Meet the electrical engineer who powers his passion in South Elgin
Jim Pechous has a passion for electronics and trains, and the two sometimes intersect near a South Elgin cornfield.
That's where Pechous, the electrical genius behind the Valley Model Railroad Club, fuels his passion by designing and maintaining a complex power system for the club's HO-gauge model train layouts.
It seems something the Lombard resident was born to do. Pechous tells of watching home movies of himself as a 3-year-old, using wooden blocks and Fisher-Price children's flashlights to build signal bridges for his toy trains.
“I don't even remember it,” he says. “But I was using preschool change-color flashlights. I can't believe I was doing something like that as a kid.”
Later, in elementary school, Pechous would use obsolete electrical devices brought home by his electrician father to add handmade signals to his wooden train set and power his Lionel train switches and signals.

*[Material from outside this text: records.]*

`src/rtl/ctrl_xfer_unit.sv`:
```
// Control-transfer resolver beside the PC: decodes JAL/JALR/BRANCH, returns
// redirect and link results during the PC hold cycle, and counts branches.
//
// Ports:
//   CLK, RESET            clock, async active-low reset
//   IP, imem_addr         instruction address in, passed to instruction memory
//   imem_rdata            instruction word (same-cycle read)
//   OP                    opcode to the PC (NOP_OP while resolving)
//   rs1_addr/rs2_addr     register file read addresses
//   rs1_val/rs2_val       register file read data
//   b_taken, up_amt       registered redirect flag and PC offset
//   link_we/rd/data       registered link register write
//   br_cnt, tk_cnt        saturating resolved / taken counters
module ctrl_xfer_unit #(
   parameter int unsigned XLEN   = 32,
   parameter int unsigned CNT_W  = 16,
   parameter logic [6:0]  NOP_OP = 7'b0010011
) (
   input  logic             CLK,
   input  logic             RESET,
   input  logic [XLEN-1:0]  IP,
   output logic [XLEN-1:0]  imem_addr,
   input  logic [31:0]      imem_rdata,
   output logic [6:0]       OP,
   output logic [4:0]       rs1_addr,
   output logic [4:0]       rs2_addr,
   input  logic [XLEN-1:0]  rs1_val,
   input  logic [XLEN-1:0]  rs2_val,
   output logic             b_taken,
   output logic [XLEN-1:0]  up_amt,
   output logic             link_we,
   output logic [4:0]       link_rd,
   output logic [XLEN-1:0]  link_data,
   output logic [CNT_W-1:0] br_cnt,
   output logic [CNT_W-1:0] tk_cnt
);

   localparam logic [6:0] OPC_JAL  = 7'b1101111;
   localparam logic [6:0] OPC_JALR = 7'b1100111;
   localparam logic [6:0] OPC_BR   = 7'b1100011;

   typedef enum logic {RUN, RESOLVE} state_e;

   state_e state_q, state_d;

   logic             b_taken_q, b_taken_d;
   logic [XLEN-1:0]  up_amt_q, up_amt_d;
   logic             link_we_q, link_we_d;
   logic [4:0]       link_rd_q, link_rd_d;
   logic [XLEN-1:0]  link_data_q, link_data_d;
   logic [CNT_W-1:0] br_cnt_q, br_cnt_d;
   logic [CNT_W-1:0] tk_cnt_q, tk_cnt_d;

   logic [31:0]     ins;
   logic [6:0]      op_w;
   logic [2:0]      funct3;
   logic [4:0]      rd;
   logic            is_jal, is_jalr, is_br, is_ctrl;
   logic [XLEN-1:0] imm_j, imm_b, imm_i;
   logic [XLEN-1:0] jalr_tgt;
   logic            eq, lt, ltu;
   logic            res_taken, res_lwe;
   logic [XLEN-1:0] res_up;

   assign ins       = imem_rdata;
   assign imem_addr = IP;
   assign rs1_addr  = ins[19:15];
   assign rs2_addr  = ins[24:20];
   assign funct3    = ins[14:12];
   assign rd        = ins[11:7];

   // Masking the opcode while resolving keeps the held IP from re-triggering.
   assign op_w = (state_q == RUN) ? ins[6:0] : NOP_OP;
   assign OP   = op_w;

   assign is_jal  = (op_w == OPC_JAL);
   assign is_jalr = (op_w == OPC_JALR);
   assign is_br   = (op_w == OPC_BR);
   assign is_ctrl = is_jal | is_jalr | is_br;

   assign imm_j = {{(XLEN-21){ins[31]}}, ins[31], ins[19:12],
                   ins[20], ins[30:21], 1'b0};
   assign imm_b = {{(XLEN-13){ins[31]}}, ins[31], ins[7],
                   ins[30:25], ins[11:8], 1'b0};
   assign imm_i = {{(XLEN-12){ins[31]}}, ins[31:20]};

   assign jalr_tgt = (rs1_val + imm_i) & {{(XLEN-1){1'b1}}, 1'b0};

   assign eq  = (rs1_val == rs2_val);
   assign lt  = ($signed(rs1_val) < $signed(rs2_val));
   assign ltu = (rs1_val < rs2_val);

   always_comb begin
      res_taken = 1'b0;
      res_up    = '0;
      res_lwe   = 1'b0;
      unique case (1'b1)
         is_jal: begin
            res_taken = 1'b1;
            res_up    = imm_j;
            res_lwe   = (rd != 5'd0);
         end
         is_jalr: begin
            res_taken = 1'b1;
            res_up    = jalr_tgt - IP;
            res_lwe   = (rd != 5'd0);
         end
         is_br: begin
            res_up = imm_b;
            case (funct3)
               3'b000:  res_taken = eq;
               3'b001:  res_taken = ~eq;
               3'b100:  res_taken = lt;
               3'b101:  res_taken = ~lt;
               3'b110:  res_taken = ltu;
               3'b111:  res_taken = ~ltu;
               default: res_up    = '0;
            endcase
         end
         default: ;
      endcase
   end

   always_comb begin
      state_d     = state_q;
      b_taken_d   = b_taken_q;
      up_amt_d    = up_amt_q;
      link_we_d   = link_we_q;
      link_rd_d   = link_rd_q;
      link_data_d = link_data_q;
      br_cnt_d    = br_cnt_q;
      tk_cnt_d    = tk_cnt_q;
      unique case (state_q)
         RUN: begin
            if (is_ctrl) begin
               state_d     = RESOLVE;
               b_taken_d   = res_taken;
               up_amt_d    = res_up;
               link_we_d   = res_lwe;
               link_rd_d   = rd;
               link_data_d = IP + XLEN'(4);
               if (br_cnt_q != '1)
                  br_cnt_d = br_cnt_q + CNT_W'(1);
               if (res_taken && (tk_cnt_q != '1))
                  tk_cnt_d = tk_cnt_q + CNT_W'(1);
            end
         end
         RESOLVE: begin
            state_d   = RUN;
            b_taken_d = 1'b0;
            up_amt_d  = '0;
            link_we_d = 1'b0;
         end
         default: state_d = RUN;
      endcase
   end

   always_ff @(posedge CLK or negedge RESET) begin
      if (!RESET) begin
         state_q     <= RUN;
         b_taken_q   <= 1'b0;
         up_amt_q    <= '0;
         link_we_q   <= 1'b0;
         link_rd_q   <= '0;
         link_data_q <= '0;
         br_cnt_q    <= '0;
         tk_cnt_q    <= '0;
      end else begin
         state_q     <= state_d;
         b_taken_q   <= b_taken_d;
         up_amt_q    <= up_amt_d;
         link_we_q   <= link_we_d;
         link_rd_q   <= link_rd_d;
         link_data_q <= link_data_d;
         br_cnt_q    <= br_cnt_d;
         tk_cnt_q    <= tk_cnt_d;
      end
   end

   assign b_taken   = b_taken_q;
   assign up_amt    = up_amt_q;
   assign link_we   = link_we_q;
   assign link_rd   = link_rd_q;
   assign link_data = link_data_q;
   assign br_cnt    = br_cnt_q;
   assign tk_cnt    = tk_cnt_q;

endmodule

```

Now 31, Pechous has an electrical engineering degree and uses it to modernize the power system that drives as many as 15 trains at a time on almost a mile of model train track at the club's headquarters in the historic Clintonville Station in South Elgin.

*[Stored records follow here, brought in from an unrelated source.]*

[src/rtl/fx_pkg.sv]
// Shared fixed-point helpers: mode encodings and format-derivation constant functions.
package fx_pkg;

    typedef enum logic [1:0] {
        FX_MODE_ADD  = 2'b00,
        FX_MODE_SUB  = 2'b01,
        FX_MODE_ACC  = 2'b10,
        FX_MODE_LOAD = 2'b11
    } fx_mode_e;

    function automatic int fx_max(input int a, input int b);
        return (a > b) ? a : b;
    endfunction

    // Width of the common internal format: one growth bit above the wider integer part.
    function automatic int fx_int_w(input int w1, input int f1, input int w2, input int f2);
        return fx_max(w1 - f1, w2 - f2) + 1 + fx_max(f1, f2);
    endfunction

endpackage

[src/rtl/fx_round_sat.sv]
// Round-half-up and reduce a signed fixed-point value to a narrower output format.
// FX_ADDSUB_SAT_EN defined: out-of-range values saturate; otherwise they wrap.
module fx_round_sat #(
    parameter int IN_W  = 20,
    parameter int IN_F  = 10,
    parameter int OUT_W = 12,
    parameter int OUT_F = 8
) (
    input  logic signed [IN_W-1:0]  in_data,
    output logic        [OUT_W-1:0] out_data,
    output logic                    out_ovf
);

    localparam int SH    = IN_F - OUT_F;
    localparam int EXT_W = IN_W + 1;

    logic signed [EXT_W-1:0] rounded;
    logic signed [EXT_W-1:0] shifted;

    // One extra bit keeps the rounding increment from overflowing the input range.
    generate
        if (SH > 0) begin : g_round
            assign rounded = {in_data[IN_W-1], in_data} + EXT_W'(1 << (SH - 1));
        end else begin : g_exact
            assign rounded = {in_data[IN_W-1], in_data};
        end
    endgenerate

    assign shifted = rounded >>> SH;

    generate
        if (OUT_W < EXT_W) begin : g_reduce
            always_comb begin
                out_ovf  = !((&shifted[EXT_W-1:OUT_W-1]) || !(|shifted[EXT_W-1:OUT_W-1]));
                out_data = shifted[OUT_W-1:0];
`ifdef FX_ADDSUB_SAT_EN
                if (out_ovf)
                    out_data = shifted[EXT_W-1] ? {1'b1, {(OUT_W-1){1'b0}}}
                                                : {1'b0, {(OUT_W-1){1'b1}}};
`endif
            end
        end else begin : g_widen
            assign out_data = OUT_W'(shifted);
            assign out_ovf  = 1'b0;
        end
    endgenerate

endmodule

[src/rtl/fx_addsub_pipe.sv]
// Valid-qualified fixed-point add/sub/accumulate pipeline with format alignment.
// FX_ADDSUB_SAT_EN defined: accumulator and output reduction saturate instead of wrap.
module fx_addsub_pipe
    import fx_pkg::*;
#(
    parameter int IN1_W     = 13,
    parameter int IN1_F     = 10,
    parameter int IN2_W     = 13,
    parameter int IN2_F     = 8,
    parameter int OUT_W     = 12,
    parameter int OUT_F     = 8,
    parameter int ACC_GUARD = 4,
    parameter int LATENCY   = 2
) (
    input  logic             i_clk,
    input  logic             i_rst_n,
    input  logic             i_valid,
    input  logic [1:0]       i_mode,
    input  logic             i_clr,
    input  logic [IN1_W-1:0] i_data_1,
    input  logic [IN2_W-1:0] i_data_2,
    output logic             o_valid,
    output logic [OUT_W-1:0] o_data,
    output logic             o_ovf,
    output logic             o_ovf_sticky
);

    localparam int F_INT = fx_max(IN1_F, IN2_F);
    localparam int INT_W = fx_int_w(IN1_W, IN1_F, IN2_W, IN2_F);
    localparam int ACC_W = INT_W + ACC_GUARD;

    fx_mode_e mode;
    assign mode = fx_mode_e'(i_mode);

    logic signed [INT_W-1:0] a_al, b_al, addsub;
    assign a_al   = {{(INT_W-IN1_W){i_data_1[IN1_W-1]}}, i_data_1} << (F_INT - IN1_F);
    assign b_al   = {{(INT_W-IN2_W){i_data_2[IN2_W-1]}}, i_data_2} << (F_INT - IN2_F);
    assign addsub = (mode == FX_MODE_SUB) ? a_al - b_al : a_al + b_al;

    logic signed [ACC_W-1:0] acc_q, acc_base, acc_add, acc_d, a_acc, res_d, s1_res;
    logic                    s1_valid;

    assign a_acc    = ACC_W'(a_al);
    // Clear applies before the same-cycle sample.
    assign acc_base = i_clr ? '0 : acc_q;

`ifdef FX_ADDSUB_SAT_EN
    logic signed [ACC_W:0] acc_wide;
    assign acc_wide = (ACC_W+1)'(acc_base) + (ACC_W+1)'(a_acc);
    always_comb begin
        acc_add = acc_wide[ACC_W-1:0];
        if (acc_wide[ACC_W] != acc_wide[ACC_W-1])
            acc_add = acc_wide[ACC_W] ? {1'b1, {(ACC_W-1){1'b0}}} : {1'b0, {(ACC_W-1){1'b1}}};
    end
`else
    assign acc_add = acc_base + a_acc;
`endif

    always_comb begin
        acc_d = acc_base;
        res_d = ACC_W'(addsub);
        if (i_valid) begin
            case (mode)
                FX_MODE_ACC: begin
                    acc_d = acc_add;
                    res_d = acc_add;
                end
                FX_MODE_LOAD: begin
                    acc_d = a_acc;
                    res_d = a_acc;
                end
                default: ;
            endcase
        end
    end

    always_ff @(posedge i_clk or negedge i_rst_n) begin
        if (!i_rst_n) begin
            acc_q    <= '0;
            s1_valid <= 1'b0;
            s1_res   <= '0;
        end else begin
            acc_q    <= acc_d;
            s1_valid <= i_valid;
            s1_res   <= res_d;
        end
    end

    logic [OUT_W-1:0] rs_data;
    logic             rs_ovf;

    fx_round_sat #(
        .IN_W (ACC_W),
        .IN_F (F_INT),
        .OUT_W(OUT_W),
        .OUT_F(OUT_F)
    ) u_round_sat (
        .in_data (s1_res),
        .out_data(rs_data),
        .out_ovf (rs_ovf)
    );

    logic             p_valid [2:LATENCY];
    logic [OUT_W-1:0] p_data  [2:LATENCY];
    logic             p_ovf   [2:LATENCY];

    always_ff @(posedge i_clk or negedge i_rst_n) begin
        if (!i_rst_n) begin
            for (int unsigned i = 2; i <= LATENCY; i++) begin
                p_valid[i] <= 1'b0;
                p_data[i]  <= '0;
                p_ovf[i]   <= 1'b0;
            end
        end else begin
            p_valid[2] <= s1_valid;
            p_data[2]  <= rs_data;
            p_ovf[2]   <= s1_valid & rs_ovf;
            for (int unsigned i = 3; i <= LATENCY; i++) begin
                p_valid[i] <= p_valid[i-1];
                p_data[i]  <= p_data[i-1];
                p_ovf[i]   <= p_ovf[i-1];
            end
        end
    end

    assign o_valid = p_valid[LATENCY];
    assign o_data  = p_data[LATENCY];
    assign o_ovf   = p_ovf[LATENCY];

    always_ff @(posedge i_clk or negedge i_rst_n) begin
        if (!i_rst_n)
            o_ovf_sticky <= 1'b0;
        else if (o_valid && o_ovf)
            o_ovf_sticky <= 1'b1;
        else if (i_clr)
            o_ovf_sticky <= 1'b0;
    end

endmodule

[config.mk]
export PLATFORM = sky130hd
export DESIGN_NAME = fx_addsub_pipe
export DESIGN_NICKNAME = d
export VERILOG_FILES = /design/src/rtl/fx_pkg.sv /design/src/rtl/fx_round_sat.sv /design/src/rtl/fx_addsub_pipe.sv
export SDC_FILE = /design/constraint.sdc
export NUM_CORES = 1
export LEC_CHECK = 0
export CAP_MARGIN = 10
export CORE_MARGIN = 5
export CORE_UTILIZATION = 58
export DETAILED_ROUTE_END_ITERATION = 6
export PLACE_DENSITY = 0.82
export SLEW_MARGIN = 25
export SYNTH_ARGS = -nofsm -noshare
export SYNTH_HDL_FRONTEND = slang
export SYNTH_SLANG_ARGS = --single-unit
export TNS_END_PERCENT = 20
[constraint.sdc]
create_clock -name i_clk -period 3.3 [get_ports i_clk]
set_input_delay 0.33 -clock i_clk [delete_from_list [all_inputs] [get_ports i_clk]]
set_output_delay 0.33 -clock i_clk [all_outputs]
set_load 0.05 [all_outputs]
==> impl_results.html, run 1 <==
<table>
<tr><th>Metric</th><th>Value</th></tr>
<tr><th colspan="2">Status</th></tr>
<tr><td>Status</td><td>finished clean</td></tr>
<tr><th colspan="2">Timing</th></tr>
<tr><td>Final hold violation count</td><td>0</td></tr>
<tr><td>Slew @ Worst Pin</td><td>about 0.87 ns</td></tr>
<tr><td>Setup repair after global routing missed its margin</td><td>yes</td></tr>
<tr><td>Total count of max-transition violations in the final report</td><td>0</td></tr>
<tr><td>Final-report setup violation count</td><td>0</td></tr>
<tr><td>Final worst clock skew</td><td>between 0.005 and 0.006 ns</td></tr>
<tr><td>Relative slew slack</td><td>41.91%</td></tr>
<tr><td>Tmin final</td><td>3.146 ns</td></tr>
<tr><td>Fmax achieved</td><td>roughly 0.32 GHz</td></tr>
<tr><td>Final period utilization</td><td>between 90% and 100%</td></tr>
<tr><th colspan="2">Synthesis</th></tr>
<tr><td>Number of cells produced by synthesis</td><td>roughly 500</td></tr>
<tr><td>Syn avg cell area</td><td>between 8 and 9 sq um</td></tr>
<tr><td>Synthesis warning total</td><td>0</td></tr>
<tr><td>Primary flip-flop cell chosen by synthesis mapping</td><td>sky130_fd_sc_hd__dfrtp_1</td></tr>
<tr><td>Synth Area in XOR/XNOR</td><td>between 10% and 20%</td></tr>
<tr><td>Proportion of synthesized flip-flops having asynchronous set or reset</td><td>100.0%</td></tr>
<tr><td>Seq cells post-synth</td><td>55</td></tr>
<tr><td>Number of flops mapped to enable cells by yosys</td><td>0</td></tr>
<tr><td>Number of distinct standard cells referenced by the synthesized netlist</td><td>54</td></tr>
<tr><td>Adder-Cell Fraction of Synth Area</td><td>10.90%</td></tr>
<tr><td>Area share of and/or/nand/nor cells after synthesis</td><td>between 20% and 30%</td></tr>
<tr><td>Post-Synthesis Net Count</td><td>572</td></tr>
<tr><td>Fraction of synthesized area in multiplexers</td><td>1.641%</td></tr>
<tr><td>Main combinational cell family by area after synthesis</td><td>compound AO/OA/AOI/OAI gates</td></tr>
<tr><td>Share of synthesized area occupied by flip-flops and latches</td><td>32.23%</td></tr>
<tr><td>Synthesized cell area</td><td>approximately 0.0043 sq mm</td></tr>
<tr><td>Share of the synthesized area in compound gates (AO/OA/AOI/OAI)</td><td>20.83%</td></tr>
<tr><th colspan="2">Worst setup path</th></tr>
<tr><td>Worst path cell trace</td><td>clkdlybuf4s50_1 &gt; inv_1 &gt; ha_1 &gt; nand2b_1 &gt; nor4_2 &gt; buf_4 &gt; a21oi_1 &gt; xnor2_1 &gt; ha_1 &gt; and4_1 &gt; a221o_1 &gt; a221oi_2 &gt; xnor2_1 &gt; a21oi_2 &gt; o21ai_1</td></tr>
<tr><td>Startpoint kind of the worst setup timing path</td><td>input port</td></tr>
<tr><td>Worst path buffer plus inverter count</td><td>3</td></tr>
<tr><td>Critical setup path kind</td><td>input port to flip-flop</td></tr>
<tr><td>Worst reg2reg setup slack</td><td>slightly above 0.5 ns</td></tr>
<tr><td>Slowest cell on the critical path</td><td>sky130_fd_sc_hd__clkdlybuf4s50_1</td></tr>
<tr><td>Max incr delay on CP</td><td>0.52 ns</td></tr>
<tr><td>Crit path DAT</td><td>~3.3 ns</td></tr>
<tr><td>Required time of the critical path</td><td>roughly 3.5 ns</td></tr>
<tr><td>Setup crit end kind</td><td>flip-flop</td></tr>
<tr><td>Cell class contributing the biggest share of worst-path delay</td><td>compound AO/OA/AOI/OAI gates</td></tr>
<tr><td>Maximum fanout along the worst path</td><td>5</td></tr>
<tr><th colspan="2">Floorplanning</th></tr>
<tr><td>Initial Utilization</td><td>around 59%</td></tr>
<tr><td>Die Ht</td><td>95.81 um</td></tr>
<tr><td>Number of placement rows</td><td>31</td></tr>
<tr><td>Number of I/O pins</td><td>between 40 and 50</td></tr>
<tr><td>Horizontal die dimension</td><td>between 90 and 100 um</td></tr>
<tr><td>Area of the die</td><td>roughly 0.0092 sq mm</td></tr>
<tr><td>Area of the core</td><td>0.007214 sq mm</td></tr>
<tr><th colspan="2">Detailed routing</th></tr>
<tr><td>Average detailed-routed wire length per instance</td><td>15.12 um</td></tr>
<tr><td>First-iteration detailed-routing DRC count</td><td>260</td></tr>
<tr><td>Routed WL</td><td>roughly 11,000 um</td></tr>
<tr><td>First-pass iteration count of the detailed router</td><td>4</td></tr>
<tr><td>Post-route antenna net violation count</td><td>0</td></tr>
<tr><td>Top Metal Used</td><td>met4</td></tr>
<tr><td>Total number of vias</td><td>around 4,000</td></tr>
<tr><td>Met1 layer wirelength in the final routing</td><td>about 4400 um</td></tr>
<tr><td>Routed met3 length</td><td>604 um</td></tr>
<tr><td>Number of design rule violations left after detail routing</td><td>0</td></tr>
<tr><td>Routed length on met2</td><td>roughly 5500 um</td></tr>
<tr><td>Via density</td><td>5.660</td></tr>
<tr><th colspan="2">Placement</th></tr>
<tr><td>Post-DP Area</td><td>roughly 0.0053 sq mm</td></tr>
<tr><td>Total half-perimeter wirelength after legalization and detailed placement</td><td>between 8000 and 9000 um</td></tr>
<tr><td>Routability congestion estimate</td><td>roughly 0.95</td></tr>
<tr><td>IO Port Bufs</td><td>between 40 and 50</td></tr>
<tr><th colspan="2">GRT</th></tr>
<tr><td>Wire length of the first global-routing pass</td><td>17,770 um</td></tr>
<tr><td>GRT Residual Overflow</td><td>0</td></tr>
<tr><td>Largest net degree at the start of global routing</td><td>41</td></tr>
<tr><td>Vias in the first global route</td><td>~4,000</td></tr>
<tr><td>Antenna violations before repair</td><td>0</td></tr>
<tr><td>All-Layer GR Usage</td><td>24.71%</td></tr>
<tr><th colspan="2">Final layout</th></tr>
<tr><td>Area taken by flip-flops and latches</td><td>between 0.001 and 0.0015 sq mm</td></tr>
<tr><td>Share of cells above drive strength 1</td><td>about 17%</td></tr>
<tr><td>Number of diodes added for antenna fixing</td><td>0</td></tr>
<tr><td>Growth of design area from synthesis to finish</td><td>27.98%</td></tr>
<tr><td>Layout filler cell count</td><td>roughly 530</td></tr>
<tr><td>Final design area excluding fillers</td><td>0.005465 sq mm</td></tr>
<tr><td>Footprint of the multi-input gates</td><td>between 0.002 and 0.003 sq mm</td></tr>
<tr><td>Net total in the final layout</td><td>679</td></tr>
<tr><td>Post-layout util</td><td>75.75%</td></tr>
<tr><th colspan="2">CTS</th></tr>
<tr><td>CTS tree</td><td>yes</td></tr>
<tr><td>Hold buffers post-CTS</td><td>0</td></tr>
<tr><td>Post-CTS setup buffers</td><td>0</td></tr>
<tr><td>Clock tree root buffer cell</td><td>sky130_fd_sc_hd__clkbuf_8</td></tr>
<tr><td>Count of clock tree sinks</td><td>55</td></tr>
<tr><td>Clock insertion delay at the later pin of the skew report</td><td>slightly above 0.3 ns</td></tr>
<tr><td>Clock-pin slew reported for the worst setup and hold paths after clock tree synthesis</td><td>about 0.1 ns</td></tr>
<tr><td>Clock tree buffer depth</td><td>2</td></tr>
<tr><td>Number of buffers created by CTS</td><td>5</td></tr>
<tr><td>H-Tree Level Count</td><td>2</td></tr>
<tr><th colspan="2">Run</th></tr>
<tr><td>Number of max-cap violations</td><td>0</td></tr>
<tr><th colspan="2">Power</th></tr>
<tr><td>Leakage</td><td>approximately 2.5 nW</td></tr>
<tr><td>Worst-case vdd ir drop</td><td>between 0.00015 and 0.0002 V</td></tr>
<tr><td>Pwr/cell area</td><td>roughly 440 mW/mm^2</td></tr>
<tr><th colspan="2">Min path</th></tr>
<tr><td>Worst min-delay path class</td><td>input port to async pin</td></tr>
</table>
-- metal layers --
metal	GRT usage, %	vias to the layer above
met4	7.701	0
met1	30.09	1898
met2	45.17	112
met5	0	-
met3	3.049	13
li1	-	2001
-- power by group --
group	switching [W]	leakage [nW]	total (W)	internal, W
sequential	0.0000813	0.674	0.000883	0.000802
clock	0.000232	0.0548	0.000460	0.000229
combinational	0.000595	1.78	0.00106	0.000470
-- synth_stat cells, drive strengths merged (2+ instances only) --
master | n | area (sq um)
xnor2 | 38 | 332.8
o22ai | 3 | 18.77
a221oi | 3 | 32.53
a31oi | 6 | 37.54
and3 | 9 | 61.31
nand2 | 62 | 232.7
a221o | 3 | 30.03
ha | 34 | 425.4
a211oi | 9 | 67.56
nand2b | 4 | 25.02
or2 | 2 | 12.51
nor3 | 10 | 50.05
nor4 | 3 | 18.77
o211ai | 2 | 15.01
o21a | 6 | 45.04
a21oi | 40 | 207.7
a21o | 9 | 71.32
nor2 | 42 | 157.7
a311oi | 2 | 35.04
mux2i | 7 | 70.07
fa | 2 | 40.04
dfrtp | 55 | 1376
inv | 13 | 48.80
a2111oi | 2 | 17.52
buf | 3 | 12.51
clkbuf | 16 | 61.30
and2 | 4 | 25.02
nand4 | 2 | 12.51
xor2 | 16 | 140.1
o21bai | 3 | 22.52
o21ai | 41 | 212.7
and4 | 3 | 26.28
nand3 | 14 | 70.07
nor2b | 24 | 150.1
-- what timing repair did --
| item | in CTS | in global routing |
|---|---|---|
| endpoints found under the setup margin | 0 | 9 |
| hold endpoints to repair | 0 | 0 |
| gates resized for setup | 0 | 9 |
-- worst reg2reg max path, cell delays in order, from the launching register on --
cell and delay, ns:
sky130_fd_sc_hd__dfrtp_1 0.38, sky130_fd_sc_hd__nor2b_1 0.14, sky130_fd_sc_hd__ha_1 0.21, sky130_fd_sc_hd__fa_1 0.39
sky130_fd_sc_hd__a211oi_1 0.30, sky130_fd_sc_hd__o211ai_1 0.20, sky130_fd_sc_hd__a21oi_1 0.26, sky130_fd_sc_hd__o21ai_0 0.15
sky130_fd_sc_hd__a21oi_1 0.20, sky130_fd_sc_hd__xnor2_1 0.11, sky130_fd_sc_hd__a221o_1 0.32
-- layout make-up --
cell class | instances | area share [%]
clock buffers | 5 | 1.259
clock inverters | 3 | 0.8471
inverters | 13 | 0.8929
multi-input cells | 417 | 51.19
flip-flops and latches | 55 | 25.18
well taps | 99 | 2.266
repair buffers | 119 | 18.36
-- metrics by stage --
stage	hold slack [ns]	instances	total power [W]	setup WS, ns	TNS [ns]
after floorplan	0.03441	504	0.001540	0.3342	0
after global placement	0.3696	703	0.001904	-0.1087	-0.4227
after detailed placement	0.3847	703	0.001945	-0.2400	-1.380
after CTS	0.1424	711	0.002401	0.06702	0
after global routing	0.1953	711	0.002550	-0.04484	-0.1149
final	0.1219	711	0.002409	0.1540	0
-- flip-flops by register name (all words and copies together) (netlist names) --
name,cells
s1_valid,1
acc_q,20
s1_res,19
o_ovf_sticky,1
o_valid,1
o_ovf,1
o_data,12
-- kinds of logic after synthesis --
kind of cell / count (synthesis)
compound gates: 137
xor+xnor: 54
fa+ha+maj: 36
buf+inv: 32
flops: 55
mux: 7
simple gates: 183
-- cells in the final DEF (no fill, tap or decap), types with 16 or more instances in the layout --
cell,n
sky130_fd_sc_hd__ha_1,34
sky130_fd_sc_hd__nor2b_1,24
sky130_fd_sc_hd__xnor2_1,38
sky130_fd_sc_hd__buf_4,73
sky130_fd_sc_hd__dfrtp_1,55
sky130_fd_sc_hd__a21oi_1,38
sky130_fd_sc_hd__clkdlybuf4s50_1,45
sky130_fd_sc_hd__o21ai_0,36
sky130_fd_sc_hd__xor2_1,16
sky130_fd_sc_hd__nand2_1,62
sky130_fd_sc_hd__nor2_1,42
-- worst paths after layout --
path                            depth (start not counted)                   end                from
min in group i_clk                                      0     o_valid$_DFF_PN0_  s1_valid$_DFF_PN0_
worst min register to register                          0     o_valid$_DFF_PN0_  s1_valid$_DFF_PN0_
worst min-delay path                                    1   s1_res[2]$_DFF_PN0_             i_rst_n
worst max register to register                         10   acc_q[16]$_DFF_PN0_  acc_q[0]$_DFF_PN0_
worst max-delay path                                   15  s1_res[19]$_DFF_PN0_         i_data_2[0]
max in group asynchronous                               2       o_ovf$_DFF_PN0_             i_rst_n
Note: power is estimated with default switching activity, not from simulation.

“This is the first layout where I got all of the switches to operate from a computer,” he says from behind dual flat-screen monitors with images of the track.
His elevated dispatcher's desk overlooks the huge layout.
“It is quite a complex system,” he says.
The three-level layout has an all-digital command from which Pechous controls dozens of switches with a click of his mouse so trains will not collide.
Electricity crackles through his veins, and he admits he likes to manipulate the wiring more than drive the trains.
“(Other club members) joke with me saying the only reason I like trains is because the signals light up,” he says with a laugh.
“He's given a tremendous effort to get it in the condition it is,” club President Jeff Obarek says of Pechous' work on the digital command. “That's why I trusted him. I knew he would do it right.”
All the wiring is hidden underneath the 40-by-12-foot train layout. Pechous currently is working to simplify the electronics even more by replacing some of the wiring with handmade circuit boards.
The 30-plus member Valley Model Railroad Club meets weekly and holds a monthly operating session, at which Pechous likes to roam around the layout and operate the switches with wireless cellphone software while members drive the trains with handheld digital control units.
The club takes its portable layout to the monthly Great Midwest Train Show at the DuPage County Fairgrounds in Wheaton, where children are encouraged to take control of the model trains in hopes that a passion will be born in the next generation.
“I just happen to like the electronics,” says Pechous.
“The joke is, 'Where do they find me?' Usually I hang out more underneath the layout than above the layout. There's a lot of wiring underneath the layout to work with.”